Modified Botnia clamp-test. This test consists of an intravenous glucose tolerance test, for testing of beta-cell function, followed by a hyperinsulinemic-euglycemic clamp-test providing dynamic measures of insulin secretion and sensitivity [39]. The hyperinsulinemic euglycemic clamp-test has an estimated intraindividual coefficient of variation (CV) of 6% [41].

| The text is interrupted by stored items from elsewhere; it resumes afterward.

## src/rtl/banked_ram_ctrl.sv

```systemverilog
// NBANKS x DEPTH x WIDTH single-port RAM behind one valid/ready command port.
// Supports read (1-cycle latency), write, and a whole-bank clear sweep.
module banked_ram_ctrl #(
  parameter int WIDTH  = 8,
  parameter int ADDR_W = 7,
  parameter int DEPTH  = 100,
  parameter int NBANKS = 4,
  parameter int BANK_W = 2
) (
  input  logic              clk,
  input  logic              rst,
  input  logic              cmd_valid,
  output logic              cmd_ready,
  input  logic [1:0]        cmd_op,
  input  logic [BANK_W-1:0] cmd_bank,
  input  logic [ADDR_W-1:0] cmd_addr,
  input  logic [WIDTH-1:0]  cmd_wdata,
  output logic              rd_valid,
  output logic [WIDTH-1:0]  rd_data,
  output logic [BANK_W-1:0] rd_bank,
  output logic              err,
  output logic              busy
);

  localparam logic [1:0] OP_RD  = 2'b00;
  localparam logic [1:0] OP_WR  = 2'b01;
  localparam logic [1:0] OP_CLR = 2'b10;
  localparam logic [1:0] OP_RSV = 2'b11;

  localparam logic [BANK_W:0] NB_L   = NBANKS[BANK_W:0];
  localparam logic [ADDR_W:0] DP_L   = DEPTH[ADDR_W:0];
  localparam logic [ADDR_W-1:0] LAST = ADDR_W'(DEPTH - 1);

  typedef enum logic {IDLE, CLEAR} state_t;

  state_t              state_q, state_d;
  logic [ADDR_W-1:0]   cnt_q, cnt_d;
  logic [BANK_W-1:0]   clr_bank_q;
  logic                rd_valid_q, err_q;
  logic [WIDTH-1:0]    rd_data_q;
  logic [BANK_W-1:0]   rd_bank_q;
  logic [WIDTH-1:0]    mem_q [NBANKS][DEPTH];

  logic cmd_fire, cmd_legal, bank_ok, addr_ok;

  assign cmd_ready = (state_q == IDLE);
  assign busy      = (state_q == CLEAR);
  assign cmd_fire  = cmd_valid & cmd_ready;

  assign bank_ok   = ({1'b0, cmd_bank} < NB_L);
  assign addr_ok   = ({1'b0, cmd_addr} < DP_L);
  assign cmd_legal = (cmd_op != OP_RSV) && bank_ok && (cmd_op == OP_CLR || addr_ok);

  always_comb begin
    state_d = state_q;
    cnt_d   = cnt_q;
    case (state_q)
      IDLE: begin
        if (cmd_fire && cmd_legal && cmd_op == OP_CLR) begin
          state_d = CLEAR;
          cnt_d   = '0;
        end
      end
      CLEAR: begin
        // Terminal compare on DEPTH-1 so non-power-of-two depths stop exactly.
        if (cnt_q == LAST) state_d = IDLE;
        else               cnt_d   = cnt_q + 1'b1;
      end
      default: state_d = IDLE;
    endcase
  end

  always_ff @(posedge clk) begin
    if (rst) begin
      state_q    <= IDLE;
      cnt_q      <= '0;
      clr_bank_q <= '0;
      rd_valid_q <= 1'b0;
      rd_data_q  <= '0;
      rd_bank_q  <= '0;
      err_q      <= 1'b0;
    end else begin
      state_q    <= state_d;
      cnt_q      <= cnt_d;
      rd_valid_q <= cmd_fire && cmd_legal && cmd_op == OP_RD;
      err_q      <= cmd_fire && !cmd_legal;
      if (cmd_fire && cmd_legal && cmd_op == OP_CLR) clr_bank_q <= cmd_bank;
      if (cmd_fire && cmd_legal && cmd_op == OP_RD) begin
        rd_data_q <= mem_q[cmd_bank][cmd_addr];
        rd_bank_q <= cmd_bank;
      end
    end
  end

  // Storage is not reset; reset only suppresses the write on its edge so an
  // aborted sweep leaves the bank partially cleared.
  always_ff @(posedge clk) begin
    if (!rst) begin
      if (state_q == CLEAR)
        mem_q[clr_bank_q][cnt_q] <= '0;
      else if (cmd_fire && cmd_legal && cmd_op == OP_WR)
        mem_q[cmd_bank][cmd_addr] <= cmd_wdata;
    end
  end

  assign rd_valid = rd_valid_q;
  assign rd_data  = rd_data_q;
  assign rd_bank  = rd_bank_q;
  assign err      = err_q;

endmodule

```

## config.mk

```make
export PLATFORM = sky130hd
export DESIGN_NAME = banked_ram_ctrl
export DESIGN_NICKNAME = d
export VERILOG_FILES = /design/src/rtl/banked_ram_ctrl.sv
export SDC_FILE = /design/constraint.sdc
export NUM_CORES = 2
export LEC_CHECK = 0
export BUFFER_PORTS_ARGS = -buffer_cell sky130_fd_sc_hd__buf_4
export CAP_MARGIN = 20
export CORE_MARGIN = 2
export CORE_UTILIZATION = 60
export DETAILED_ROUTE_END_ITERATION = 12
export GPL_TIMING_DRIVEN = 1
export HOLD_SLACK_MARGIN = 0.15
export MAX_ROUTING_LAYER = met4
export PLACE_DENSITY = 0.76
export SYNTH_ARGS = -nofsm -noshare
export SYNTH_HDL_FRONTEND = slang
export SYNTH_SLANG_ARGS = --single-unit
```

## constraint.sdc

```tcl
create_clock -name clk -period 13.33 [get_ports clk]
set_clock_uncertainty 0.15 [all_clocks]
set_input_delay 2.666 -clock clk [delete_from_list [all_inputs] [get_ports clk]]
set_output_delay 2.666 -clock clk [all_outputs]
set_load 0.01 [all_outputs]
```

==> flow_summary.ini <==
[cts]
cts_sinks = 3222
cts_setup_buffers = 0
h-tree-depth = 5
cts_made_buffers = 319
clk_pin_slew_worst_paths_ns = 0.06
cts-hold-fix-buffers = 0
cts_tree = done
clockRootBuffer = clkbuf_16
clk_latency_ns = 0.97
cts_resized = 0
clk_path_buf_depth = 4

[detailed_routing]
via_count = 70400
routedWlPerCell_um = 34.7
ant_nets = 0
via_per_inst = 6.99
drt-total-wl_um = 349000
drc_errors = 0
dr.pass1.iters = 8
drtIter0Drc = 11500

[floorplanning]
start_util = 0.603
die_x_um = 462
dieArea_um2 = 214000
pin_count = 36
die_h_um = 462
core_area_um2 = 209000
rows = 168

[synthesis]
synth_nets = 6980
synthMuxAreaShare = 0.133
ys_warn_count = 0
ys_ff_latch = 3222
synth_cells = 6957
yosysSeqAreaShare = 0.766
ys.flop_type = edfxtp_1
synth_compound_area_frac = 0.0467
synth_cell_types = 64
syn_area_per_cell_um2 = 18.1
synth_top_family_by_area = multiplexers
yosys.area_share.simple = 0.0339
synth_fa_ha_area_frac = 0.0000993
syn-cell-area_um2 = 126000
synth-edff-count = 3200
synthArstFlopShare = 0
synth_xor_area_frac = 0.000278

[power]
p_per_area_nw_per_um2 = 148
total_power_mw = 20.5
leakage_nw = 47.6
vdd_drop_max_uv = 149

[global_routing]
grt_util_all_layers = 0.332
grt_pass1_vias = 68200
use_met3 = 0.0858
antenna_found_initial = 15
grt_first_pass_wirelength_um = 495000
grt_max_degree = 209
grtUsageMet1 = 0.444
gr-usage-met2 = 0.477
overflow = 0
busiest_layer = met2

[sta]
maxSlewViolCount = 0
fin_crit_sh = 0.518
worst_pin_slew_ns = 1.32
rsz0062_at_grt = false
max_freq_ghz = 0.145
slew_headroom = 0.119
setup_viol_count_final = 0
tns_ns = 0
finalHoldViolCount = 0
timing.final.crit_period_ns = 6.90

[setup_path]
cp.arrival_ns = 7.56
critPathRequiredTime_ns = 13.99
r2r_start = busy$_SDFF_PP0_
critPathLaunchType = input pin
crit_type = in2reg
startpoint = cmd_bank[0]
r2r_cells = 7
path_max_fanout = 113
cp-end-kind = flop

[placed_design]
routabilityCongestion = 0.941
io_buffer_count = 35
dp_hpwl_um = 206000

[flow_run]
max_cap_viol_count = 0

[layout]
layout-drive-gt1-share = 0.112
syn_to_final_growth_pct = 10.2
final_nets = 7052
post-route-util = 0.664

[run_status]
status = completed

[hold_path]
min_path_cells = 2
min-delay-start = rd_bank[0]$_SDFFE_PP0P_
hp-class = reg2reg
-- layout make-up --
cell class / count / area, um2
repair buffers: 179 / 1630
multi-input cells: 3297 / 27200
fillers: 13200 / 70300
clock inverters: 146 / 1310
clock buffers: 393 / 8530
inverters: 10 / 38.8
well taps: 2805 / 3510
diodes: 18 / 45.0
flip-flops and latches: 3222 / 96500
-- through the flow --
step	cells	hold WS, ns	area, um2	setup WS [ns]
5_1_grt	10100	0.333	139000	6.29
6_report	10100	0.323	139000	6.43
4_1_cts	10100	0.319	139000	6.59
2_1_floorplan	6957	0.331	126000	2.69
3_5_place_dp	9512	0.305	129000	5.56
3_3_place_gp	9501	0.298	129000	5.60
-- power breakdown --
group / leakage, nW / total [mW] / switching (mW) / internal (mW)
registers: 30.2 / 11.0 / 0.00727 / 11.0
logic: 12.6 / 0.850 / 0.577 / 0.272
clock network: 4.82 / 8.67 / 3.69 / 4.98
-- worst max-delay path: stages --
cell and delay [ns]:
buf_16 0.48, buf_12 0.58, buf_12 0.63, mux2i_1 0.31
o22ai_1 0.14, nor4_1 0.65, a21oi_1 0.30, or4_1 0.52
nor3_1 0.65, a311oi_1 0.19
-- Yosys cell counts (all sizes together), types with 32 or more instances --
library cell	n	area, um2
a22oi	125	938
buf	345	2220
edfxtp	3200	96100
o22ai	609	3820
o21ai	32	160
mux4	150	3380
mux2i	1333	13300
nor4	131	820
nor3	49	275
clkbuf	83	312
nor2	521	1960
nand2	75	282
-- layer usage --
metal | vias up | wire [um]
met2 | 5546 | 157000
li1 | 28300 | -
met5 | - | 0
met4 | 0 | 20700
met3 | 1091 | 47800
met1 | 35400 | 124000
-- logic make-up after synthesis --
kind of cell | after synthesis
AOI/OAI and AO/OA | 897
xor gates and xnor gates | 4
adders and majority gates | 1
buffers and inverters | 438
DFF | 3222
muxes | 1483
and+or+nand+nor | 912
-- worst paths after layout --
check	endpoint	slack [ns]
max	rd_data[4]$_SDFFE_PP0P_	6.43
min	rd_bank[0]$_SDFFE_PP0P_	0.32
max reg2reg	mem_q[3][346]$_DFFE_PP_	8.44
min reg2reg	rd_bank[0]$_SDFFE_PP0P_	0.32
-- sequential cells by signal, summed over array words and instances, names as in the netlist --
| name | cells |
|---|---|
| busy | 1 |
| err | 1 |
| cnt_q | 7 |
| mem_q | 3200 |
| rd_data | 8 |
| rd_bank | 2 |
| rd_valid | 1 |
| clr_bank_q | 2 |
-- placed cells by master (no fill, tap or decap), types with 9 or more instances in the layout --
cell type,count
mux4_2,150
nor3_2,13
clkinv_1,57
a31oi_1,15
clkinv_2,50
nor4_1,130
o21ai_0,29
nand3_1,31
o21bai_1,14
nor2_1,516
dfxtp_1,22
a221oi_1,9
a21oi_1,23
nor3_1,35
buf_4,147
clkbuf_16,329
edfxtp_1,3200
mux2i_1,1333
o22ai_1,608
diode_2,18
o211ai_1,19
nand4_1,9
nand2_1,75
a211oi_1,13
clkbuf_1,58
clkinvlp_4,10
buf_12,19
or4_1,21
a22oi_1,125
nand2b_1,12
bufinv_16,24
Power figures use the tool's default switching activity.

Calculations. Whole-body insulin sensitivity (M-value, expressed as mg*kg^−1^*min^−1^), is assessed from mean glucose infusion rates with space correction during steady state conditions of the clamp [39]. Infusion of [6,6–^2^H_2_]-glucose is used to assess hepatic insulin sensitivity by suppression of EGP and the fasting HEP-IR [42, 43]. The adipose tissue insulin sensitivity is assessed by the suppression of the plasma NEFA concentrations during the clamp-test [29, 44]. In addition, the fasting Adipo-IR is calculated as described [45]. Surrogate markers of steatosis and hepatic fibrosis are calculated from routine laboratory variables [46].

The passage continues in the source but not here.